Science fiction writers look to the world around us for stories, and for the most part we make them at least plausible. Although time travel is theoretically possible, in the current accepted model, space time is not a pre-determined block. The past is written and recorded, the present is what we observe, and the future is yet to be written (there are other articles on quantum mechanics and particle entanglement elsewhere on this blog). Sci-fi writers can imagine near- and far-future bright and bleak scenarios, hoping to help readers determine a future they’d like to live in, and spot the early signs of darkness approaching.

It’s August 2019 and Boris Johnson is Prime Minister of the UK. The Tory party split in the aftermath of Johnson’s comments in The Daily Telegraph about Muslim women’s niqabs making them look like “bank robbers” or “letterboxes”. Those on the centre-right couldn’t align behind an overt racist, and Johnson knew this. He’d whipped up enough racial paranoia among right-wing voters that joining with UKIP was inevitable, and expected by those of us who saw right through him.

The UK crashed out of the EU with a ‘No-deal’ Brexit. It was “The will of the public,” but the nation had been lied to. The no-deal scenario was part of the capitalist plan, as the UK became a country of little regulation, and a low-wage production centre for cheap exported goods. Like local and national services before, the NHS was privatised and became a machine to make money, saving lives only selectively: those who could afford to be saved. A biblical prophesy of Revelations, made real through social cleansing more visible even than the mass murder of Grenfell.

Brexit Bus Ambulance

No deal meant that Britain was, for a time, unique in the world (besides recently being voted ‘Most stupid’), having no trade deals with any other country. With so many global threats (nuclear war and climate change), the UK simply cut loose and set itself adrift.

The value of Sterling plunged and, coupled with strict border controls, the UK quickly dropped down the list of international tourism destinations. With their currency worth little overseas, few Britons could afford to travel and holiday abroad. Air travel became a luxury, and the preserve of the rich and entitled. It was a return to the heyday of British aviation in the 1950s and 60s.

As Johnson did his best to lose allies and alienate nations, swingeing import taxes were placed on British goods exported abroad. The Foreign Office once again created an intentionally ‘hostile environment’ for non-Brtish nationals, and the social cleansing was aided by increased hostility towards outsiders, normalised by Johnson’s party and overlooked by an underfunded police force. The UK had become a paranoid and insular society, groomed by Johnson on his path to power.

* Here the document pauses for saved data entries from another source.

Source: an optimization exercise on an open RTL-to-GDS flow (aim: small area, a short achievable clock period and few clock cycles per item). Production flows keep margins and buffers that such runs may drop.
At most, simulation tests tie the RTL to the original design; equivalence was not proved.
Power is estimated from default activity; no workload was simulated.

== the reference run ==
// ble_tx
module ble_tx (
    input  wire       clk,
    input  wire       rst,
    input  wire       start_valid,
    output wire       start_ready,
    input  wire [5:0] start_channel,
    input  wire [1:0] start_phy,
    input  wire [4:0] start_plen,
    input  wire       in_valid,
    output wire       in_ready,
    input  wire [7:0] in_data,
    output reg        out_valid,
    input  wire       out_ready,
    output reg  [7:0] out_data,
    output reg        out_last
);
export LEC_CHECK = 0
export CAP_MARGIN = 20
export CORE_MARGIN = 2
export CORE_UTILIZATION = 40
export CTS_BUF_LIST = sky130_fd_sc_hd__clkbuf_16
export CTS_CLUSTER_DIAMETER = 100
export CTS_CLUSTER_SIZE = 24
export PLACE_DENSITY = 0.6
export SETUP_SLACK_MARGIN = 2.7
export SLEW_MARGIN = 20
create_clock -name core_clock -period 5.0 [get_ports {clk}]
standard.sh (not shown) runs the stock make flow with config.mk's settings and CLKGATE_MAP_FILE= SYNTH_SCRIPT=/design/flow/synth_recipe.tcl, a recipe that flattens the netlist after the stock synthesis.
==> flow/flow/run.sh <==
#!/bin/bash
# The standard layout, with real buffers (not delay cells) on the ports.
set -euo pipefail
export BUFFER_PORTS_ARGS="-buffer_cell sky130_fd_sc_hd__buf_2"
bash standard.sh finish > layout.log 2>&1
Modified inputs, the trial run compared to the reference run
- changing CTS_BUF_LIST from sky130_fd_sc_hd__clkbuf_16 to sky130_fd_sc_hd__clkbuf_8
- changing CTS_CLUSTER_SIZE from 24 to 16
- changing CTS_CLUSTER_DIAMETER from 100 to 60
==> flow/flow/run.sh <==
#!/bin/bash
# The standard layout, with real buffers (not delay cells) on the ports.
set -euo pipefail
export BUFFER_PORTS_ARGS="-buffer_cell sky130_fd_sc_hd__buf_4"
bash standard.sh finish > layout.log 2>&1
### Flow results
Share of layout cells above drive strength 1, the reference run and the trial run: higher on the trial run
Per the comparison of the trial run with the reference run, worst setup slack for register-to-register paths picked up an extra 70 ps, maximum frequency picked up an extra 3.1%.
Function was not checked in any run of this note: the RTL went through the layout flow alone.

========
Setup of lane 1:
ble_tx, a different RTL version from the one above (not shown whole).
Size in the first run: ~1200 cells after synthesis.
Settings: LEC_CHECK=0, CAP_MARGIN=20, CORE_MARGIN=2, CORE_UTILIZATION=40, CTS_BUF_LIST=sky130_fd_sc_hd__clkbuf_16, CTS_CLUSTER_DIAMETER=100, CTS_CLUSTER_SIZE=24, PLACE_DENSITY=0.6, SETUP_SLACK_MARGIN=2.85, SLEW_MARGIN=20; clock period 5.0 ns.
==> flow/flow/run.sh <==
#!/bin/bash
# The standard layout, with real buffers (not delay cells) on the ports.
set -euo pipefail
export BUFFER_PORTS_ARGS="-buffer_cell sky130_fd_sc_hd__buf_4"
bash standard.sh finish > layout.log 2>&1
The final layout from lane 1, which completed every stage, passed the timing, design-rule and antenna checks at the end of the flow.
Testbench counts of lane 1, summed over its fixed seeds: cycles 41,279, packets 384.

The Prime Minister resided over a prison state, terrorised by his false rhetoric of outside threats. It was a self-sustaining economy, feeding ownership and driving nails into the coffins of workers who could no longer afford even to bury themselves. It was social cleansing in full flow. President Trump had seen all this coming. It was part of a greater plan.

Trump offered an olive branch to the UK economy, with trade deals which no other country was prepared to sanction. With no other rescuer in sight, the US became saviour and the UK was indebted, becoming a de facto 51st state, where those who remain meat-eaters feast on chlorinated chicken and steroid beef, while living in dangerous public housing, hastily built in a deregulated market to solve the housing crisis. In reality, death traps to continue the social cleansing.

Among those who write and speculate on such things, there are some who think Trump could hold the UK to ransom. In return for propping our economy up (and with a lot of nuclear weapons), he could demand sovereignty, make the UK a republic and sell the royal estate. The royals are the acceptable face of entitlement, and the good causes they support are not in keeping with the global social cleansing plan.

Brexit Mag2

Apart from that last bit, it’s all perfectly plausible.